EXERCISE REQUIREMENTS: Report all lines from the entries below in which "flip" appears.

++++ GIVEN RECORDS

File: src/rtl/ps2_tone_scheduler.sv
// PS/2 scan-code decoder for eight piano keys with a highest-pitch arbiter
// and a half-period divider that drives the square-wave tone output.
module ps2_tone_scheduler #(
    parameter int unsigned SIM_SHIFT = 0,
    parameter int unsigned DIV_W     = 17
) (
    input  logic       clk,
    input  logic       reset,
    input  logic       byte_valid,
    input  logic [7:0] byte_data,
    output logic [7:0] held,
    output logic       note_active,
    output logic [2:0] note_idx,
    output logic       tone
);

    localparam int unsigned HP_C4 = 95556;
    localparam int unsigned HP_D4 = 85132;
    localparam int unsigned HP_E4 = 75844;
    localparam int unsigned HP_F4 = 71586;
    localparam int unsigned HP_G4 = 63776;
    localparam int unsigned HP_A4 = 56818;
    localparam int unsigned HP_B4 = 50620;
    localparam int unsigned HP_C5 = 47778;

    localparam logic [7:0] CODE_BRK = 8'hF0;
    localparam logic [7:0] CODE_EXT = 8'hE0;

    typedef enum logic [1:0] {
        S_IDLE    = 2'd0,
        S_BRK     = 2'd1,
        S_EXT     = 2'd2,
        S_EXT_BRK = 2'd3
    } state_t;

    state_t           state;
    state_t           state_nxt;
    logic             key_hit;
    logic [2:0]       key_idx;
    logic [7:0]       set_mask;
    logic [7:0]       clr_mask;
    logic             any_held;
    logic [2:0]       sel_idx;
    logic [DIV_W-1:0] cnt;
    logic [DIV_W-1:0] hp;

    function automatic logic [DIV_W-1:0] hp_of(input logic [2:0] idx);
        case (idx)
            3'd0:    return DIV_W'(HP_C4 >> SIM_SHIFT);
            3'd1:    return DIV_W'(HP_D4 >> SIM_SHIFT);
            3'd2:    return DIV_W'(HP_E4 >> SIM_SHIFT);
            3'd3:    return DIV_W'(HP_F4 >> SIM_SHIFT);
            3'd4:    return DIV_W'(HP_G4 >> SIM_SHIFT);
            3'd5:    return DIV_W'(HP_A4 >> SIM_SHIFT);
            3'd6:    return DIV_W'(HP_B4 >> SIM_SHIFT);
            default: return DIV_W'(HP_C5 >> SIM_SHIFT);
        endcase
    endfunction

    // Scan-code to piano key lookup
    always_comb begin
        key_hit = 1'b1;
        key_idx = 3'd0;
        case (byte_data)
            8'h1C:   key_idx = 3'd0;
            8'h1B:   key_idx = 3'd1;
            8'h23:   key_idx = 3'd2;
            8'h2B:   key_idx = 3'd3;
            8'h34:   key_idx = 3'd4;
            8'h33:   key_idx = 3'd5;
            8'h3B:   key_idx = 3'd6;
            8'h42:   key_idx = 3'd7;
            default: key_hit = 1'b0;
        endcase
    end

    always_ff @(posedge clk or negedge reset) begin
        if (!reset) state <= S_IDLE;
        else        state <= state_nxt;
    end

    always_comb begin
        state_nxt = state;
        if (byte_valid) begin
            case (state)
                S_IDLE: begin
                    if (byte_data == CODE_BRK)      state_nxt = S_BRK;
                    else if (byte_data == CODE_EXT) state_nxt = S_EXT;
                end
                S_BRK:     state_nxt = S_IDLE;
                S_EXT:     state_nxt = (byte_data == CODE_BRK) ? S_EXT_BRK : S_IDLE;
                default:   state_nxt = S_IDLE;
            endcase
        end
    end

    // Extended sequences fall through here with empty masks
    always_comb begin
        set_mask = 8'h00;
        clr_mask = 8'h00;
        if (byte_valid && key_hit) begin
            if (state == S_IDLE)     set_mask[key_idx] = 1'b1;
            else if (state == S_BRK) clr_mask[key_idx] = 1'b1;
        end
    end

    always_ff @(posedge clk or negedge reset) begin
        if (!reset) held <= 8'h00;
        else        held <= (held | set_mask) & ~clr_mask;
    end

    // Highest set index wins
    always_comb begin
        any_held = |held;
        sel_idx  = 3'd0;
        for (int i = 0; i < 8; i++) begin
            if (held[i]) sel_idx = 3'(i);
        end
    end

    assign hp = hp_of(note_idx);

    always_ff @(posedge clk or negedge reset) begin
        if (!reset) begin
            note_active <= 1'b0;
            note_idx    <= 3'd0;
            cnt         <= '0;
            tone        <= 1'b0;
        end else begin
            note_active <= any_held;
            note_idx    <= sel_idx;
            if (!any_held) begin
                cnt  <= '0;
                tone <= 1'b0;
            end else if (!note_active || (sel_idx != note_idx)) begin
                // Restart the period; level is kept across a note change
                cnt  <= '0;
                tone <= note_active ? tone : 1'b0;
            end else if (cnt == hp - DIV_W'(1)) begin
                cnt  <= '0;
                tone <= ~tone;
            end else begin
                cnt  <= cnt + DIV_W'(1);
            end
        end
    end

endmodule
File: config.mk
export PLATFORM = sky130hd
export DESIGN_NAME = ps2_tone_scheduler
export DESIGN_NICKNAME = d
export VERILOG_FILES = /design/src/rtl/ps2_tone_scheduler.sv
export SDC_FILE = /design/constraint.sdc
export NUM_CORES = 1
export LEC_CHECK = 0
export ABC_AREA = 1
export ABC_CLOCK_PERIOD_IN_PS = 2600
export CAP_MARGIN = 20
export CORE_ASPECT_RATIO = 1.25
export CORE_MARGIN = 5
export CORE_UTILIZATION = 55
export CTS_BUF_LIST = sky130_fd_sc_hd__clkbuf_2 sky130_fd_sc_hd__clkbuf_4 sky130_fd_sc_hd__clkbuf_8
export DETAILED_ROUTE_END_ITERATION = 10
export PLACE_DENSITY_LB_ADDON = 0.2
export SLEW_MARGIN = 20
export SYNTH_ARGS = -nofsm -noshare
export SYNTH_HDL_FRONTEND = slang
export SYNTH_SLANG_ARGS = --single-unit
File: constraint.sdc
create_clock -name clk -period 2.6 [get_ports clk]
set_input_delay 0.39 -clock clk [delete_from_list [all_inputs] [get_ports clk]]
set_output_delay 0.39 -clock clk [all_outputs]
set_load 0.01 [all_outputs]
==> results of run 1 <==
-- power groups by stage --
stage	logic (mW)	registers (mW)	clock network, mW
after floorplan	0.228	0.657	0
after global placement	0.335	0.683	0
after detailed placement	0.340	0.685	0
after CTS	0.342	0.676	0.486
after global routing	0.393	0.688	0.509
final	0.342	0.675	0.478
-- worst max-delay path: cells and delay by family (launching register included) --
| family | cells | cell delay (ns) |
|---|---|---|
| flops | 1 | 0.51 |
| fa+ha+maj | 1 | 0.29 |
| compound gates | 1 | 0.14 |
| simple gates | 11 | 1.22 |
| buf+inv | 1 | 0.05 |
-- layout make-up --
cell class	instances	area, um2
fillers	359	1390
multi-input cells	265	1230
flip-flops and latches	32	801
repair buffers	27	260
inverters	55	206
well taps	56	70.1
clock buffers	5	68.8
clock inverters	3	42.5
-- synthesized netlist by cell type --
library cell  count  area (um2)
nand2_2           4        25.0
buf_4             1        7.51
and2_2            1        7.51
nand3b_1          2        15.0
nand4_1          13        81.3
nor2_2            3        18.8
nor4_1            2        12.5
xor2_1            7        61.3
inv_1            53         199
buf_6             3        33.8
a21boi_0          1        7.51
nor2_1           51         191
xnor2_1           2        17.5
nand2_1         108         405
nand2_4           1        11.3
nor3_1           13        65.1
or2_2             1        6.26
inv_2             2        7.51
ha_1              2        25.0
or2_1             1        6.26
o21ai_0          12        60.1
dfrtp_1          32         801
buf_1             1        3.75
a21oi_1           4        20.0
nand3_1          35         175
o21bai_1          2        15.0
-- metrics by stage --
| stage | power (mW) | instance area (um2) |
|---|---|---|
| global placement | 1.02 | 2560 |
| global route | 1.59 | 2680 |
| CTS | 1.50 | 2680 |
| floorplan | 0.884 | 2280 |
| detailed placement | 1.03 | 2560 |
| finish | 1.49 | 2680 |
-- final timing paths --
path                             start  endpoint  cells after the start
min reg2reg                   state[1]  state[1]                      2
max in group asynchronous        reset   cnt[10]                      2
min in group clk              state[1]  state[1]                      2
max reg2reg                note_idx[1]      tone                     14
min                              reset   held[5]                      2
max                        note_idx[1]      tone                     14
-- routing by layer --
layer | GRT usage [%] | wire length [um] | vias up | share of wire, %
li1 | - | - | 1178 | -
met1 | 25.0 | 2190 | 1062 | 38
met2 | 45.5 | 3200 | 66 | 56
met3 | 4.10 | 208 | 11 | 3.6
met4 | 6.69 | 114 | 0 | 2.0
met5 | 0 | 0 | - | 0
-- state kept, by name, summed over array words and instances, names as in the netlist --
| signal | cells |
|---|---|
| note_idx | 3 |
| note_active | 1 |
| tone | 1 |
| cnt | 17 |
| held | 8 |
| state | 2 |
-- logic make-up after synthesis --
logic type	Yosys count
AOI/OAI and AO/OA	19
xor gates and xnor gates	9
buffers and inverters	60
and+or+nand+nor	235
DFF	32
adders and majority gates	2
==> impl_metrics.toml, run 1 <==
[status]
status = "complete, no violations"

[yosys]
ys_warn_count = 0
syn_area_per_cell_um2 = 6.39
ys_ff_latch = 32
synthXorXnorAreaFrac_pct = 3.46
synth-simple-area-share_pct = 44.8
synth-compound-area-share_pct = 4.50
syn-num-nets = 370
synthCells = 357
synth_fa_ha_area_share_pct = 1.10
netlist_area_um2 = 2280
yosys-mux-area-fraction_pct = 0
ys_seq_area_share_pct = 35.1
synth_cell_type_count = 26
synth_top_family_by_area = "simple AND/OR/NAND/NOR gates"

[drt]
vias = 2317
wl_per_cell_um = 12.9
drt-initial-drc-count = 127
route.detailed.drc = 0
viasPerCell = 5.23
postRouteAntennaNets = 0
wirelength_um = 5710
dr.pass1.iters = 4

[final_layout]
fin_util_pct = 65.9
syn2layout_area_growth_pct = 17.6
drive_gt1_share_pct = 6.20
antennaDiodeCount = 0
layout_commonest_cell = "nand2_1"
nNetsFinal = 399
final_cell_count_no_fill = 443
layout_common_cells = "nand2_1 (108), inv_1 (53), nor2_1 (51)"

[clocking]
worstSkewPairLatency_ns = 0.29
cts_buffers = 5
cts_num_sinks = 32
post-cts-setup-buffers = 0
clk_path_buf_depth = 2
path_clk_slew_ns = 0.07
htreeDepth = 2
cts_root_buf = "clkbuf_8"
cts_resized = 0
cts_tree = "done"
holdBufCountCts = 0

[placement]
place_congestion = 0.927
port_buffers = 23
pre_cts_ws_ns = 0.225
dp_cells = 435
dp_hpwl_um = 4490

[run]
drv_cap = 0

[floorplan]
placementRows = 26
start_util_pct = 56.1
dieArea_um2 = 5540
pin_count = 24
dieHeight_um = 82.0
die_w_um = 67.6
fp.coreArea_um2 = 4070

[critical_path]
critPathSlowestCell = "dfrtp_1"
cp_common_cell = "nand2_1"
critical_path_class = "register to register"
cp.arrival_ns = 2.51
reg2reg_slack_ns = 0.27
cpPeakStageDelay_ns = 0.51
path_max_fanout = 19
worstSetupEndpointType = "register"
cp_cell_sequence = "nand2_1, nand2_1, inv_1, ha_1, a21oi_1, nand3_1, nor2_1, nand2_1, nor2_1, nand3_1, nand2_4, nand2_1, nand2_1, nand2_1"
cp.required_ns = 2.78
startpoint_type = "register"

[sta]
slew_violations = 0
worst_slew_pin_slew_ns = 0.562
hold_slack_ns = 0.490
rsz0062_at_grt = "false"
setup_tns_ns = 0
period_needed_ns = 2.33
setup_viol = 0
fmax_ghz = 0.430
fin_ws_ns = 0.275
maxSlewHeadroom_pct = 62.4
hold_viol = 0
min_period_over_period_pct = 89.4
skew_ns = 0.00760

[global_route]
track_usage_pct = 23.4
grt_max_degree = 33
grt_antenna_before_repair = 0
grt_pass1_vias = 2202
grt_pass1_wl_um = 9730
grt_overflow = 0

[pwr]
power_frac_comb_pct = 22.9
peakVddDrop_mv = 0.371
switching_share_pct = 33.0
p_sw_mw = 0.494
p_per_area_nw_per_um2 = 557
sequentialPowerShare_pct = 45.2
p_int_mw = 1.00
p_leak_nw = 1.36
pwr-share-clk_pct = 31.9

[hold_path]
hold_path.class = "input port to asynchronous set/reset pin"
Note: power is estimated with default switching activity, not from simulation.
==> inputs of run 2 (changes only) <==
CORE_MARGIN = 2   (was 5)
==> impl_metrics.toml, run 2 (same netlist as run 1, synthesis figures left out) <==
[drt]
vias = 2294
route.detailed.drc = 0
dr.pass1.iters = 5
wl_per_cell_um = 12.2
postRouteAntennaNets = 0
drt-initial-drc-count = 83
wirelength_um = 5370
viasPerCell = 5.19

[critical_path]
critPathCapture = "tone"
path_max_fanout = 19
r2r-end = "tone"
r2r_cells = 14
cp.arrival_ns = 2.54
rr_startpoint = "note_idx[1]"
reg2reg_slack_ns = 0.24
worstSetupEndpointType = "register"
cp.required_ns = 2.78
cp-startpoint = "note_idx[1]"
startpoint_type = "register"
critical_path_class = "register to register"

[clocking]
cts_num_sinks = 32
htreeDepth = 2
cts_buffers = 5
clk_path_buf_depth = 2
cts_root_buf = "clkbuf_8"
holdBufCountCts = 0
cts_tree = "done"
worstSkewPairLatency_ns = 0.29
path_clk_slew_ns = 0.07

[pwr]
p_per_area_nw_per_um2 = 525
peakVddDrop_mv = 0.304
finalPower_mw = 1.39
p_leak_nw = 1.35

[global_route]
grt_antenna_before_repair = 0
track_usage_pct = 25.2
grt_pass1_wl_um = 9100
grt_pass1_vias = 2147
grt_max_degree = 33
grt_overflow = 0

[final_layout]
layout_commonest_cell = "nand2_1"
fillCellCount = 389
drive_gt1_share_pct = 5.96
largest_reg_flops = 17
layout_common_cells = "nand2_1 (108), inv_1 (53), nor2_1 (51)"
register_area_um2 = 801
syn2layout_area_growth_pct = 16.2
reg_top3 = "cnt: 17 flops, held: 8 flops, note_idx: 3 flops"
max_flop_register = "cnt"
antennaDiodeCount = 0
nNetsFinal = 398
multi_input_area_um2 = 1230

[sta]
maxSlewHeadroom_pct = 64.0
min_period_over_period_pct = 90.9
period_needed_ns = 2.36
hold_viol = 0
skew_ns = 0.00578
setup_tns_ns = 0
fmax_ghz = 0.423
slew_violations = 0
setup_viol = 0
worst_slew_pin_slew_ns = 0.538
rsz0062_at_grt = "false"

[run]
drv_cap = 0

[floorplan]
start_util_pct = 56.5
dieArea_um2 = 4680
fp.coreArea_um2 = 4030
die_w_um = 61.6
pin_count = 24
dieHeight_um = 76.0
placementRows = 26

[placement]
dp_hpwl_um = 4330
place_congestion = 0.895
port_buffers = 23

[hold_path]
hold_path.class = "input port to asynchronous set/reset pin"

[status]
status = "complete, no violations"
==> run 2: cell count changes in the layout (fill, tap and decap cells not counted), sizes merged <==
| cell | delta |
|---|---|
| clkinvlp | -1 |
| clkinv | +2 |
| buf | -1 |
| bufinv | -1 |
==> run 2: worst min path at each step <==
stage                          end  slack [ns]  cells after the start
final                     state[0]        0.49                      2
after global routing      state[1]        0.55                      2
after CTS                 state[0]        0.51                      2
after detailed placement  state[1]        0.52                      2
after global placement        tone        0.50                      2
after floorplan             cnt[0]        0.09                      0
==> run 2: timing repair <==
action / CTS / global route
setup endpoints to repair: 0 / 1
gates resized for setup: 0 / 1
setup buffers: 0 / 0
==> run 2: worst max-delay path, cell delays in order (launching register included) <==
cell	delay, ns
dfrtp_1	0.53
nand2_1	0.21
nand2_1	0.15
inv_1	0.05
ha_1	0.29
a21oi_1	0.15
nand3_1	0.09
nor2_1	0.10
nand2_1	0.05
nor2_1	0.10
nand3_1	0.12
nand2_4	0.19
nand2_1	0.08
nand2_1	0.07
nand2_1	0.05
==> run 2: power breakdown <==
part           leakage (nW)  switching, mW  internal (mW)
Sequential            0.375          0.102          0.575
Clock                0.0479          0.188          0.186
Combinational         0.930          0.198          0.142
Total                  1.35          0.488          0.903
==> run 2: final cells by class <==
| class | instances | area share [%] |
|---|---|---|
| multi-input cells | 265 | 46.5 |
| flip-flops and latches | 32 | 30.2 |
| repair buffers | 26 | 9.54 |
| inverters | 55 | 7.79 |
| well taps | 56 | 2.64 |
| clock buffers | 5 | 2.60 |
| clock inverters | 3 | 0.708 |
==> run 2: through the flow <==
| stage | cells | instance area [um2] | util, % | hold WS (ns) | worst slack (ns) |
|---|---|---|---|---|---|
| after floorplan | 357 | 2280 | - | 0.0944 | 0.561 |
| after global placement | 434 | 2560 | 63.4 | 0.496 | 0.311 |
| after detailed placement | 434 | 2560 | 63.4 | 0.516 | 0.190 |
| after CTS | 442 | 2650 | 65.6 | 0.508 | 0.171 |
| after global routing | 442 | 2650 | 65.7 | 0.553 | 0.0374 |
| final | 442 | 2650 | 65.7 | 0.490 | 0.238 |
==> run 2: layer usage <==
layer	track usage, %	part of all wire (%)	vias up
met5	0	0	-
met4	10.2	2.9	0
met3	4.41	4.5	16
met2	45.9	55	73
met1	27.0	38	1021
li1	-	-	1184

++++++++

WRITTEN RESPONSE:
flip-flops and latches	32	801
| flip-flops and latches | 32 | 30.2 |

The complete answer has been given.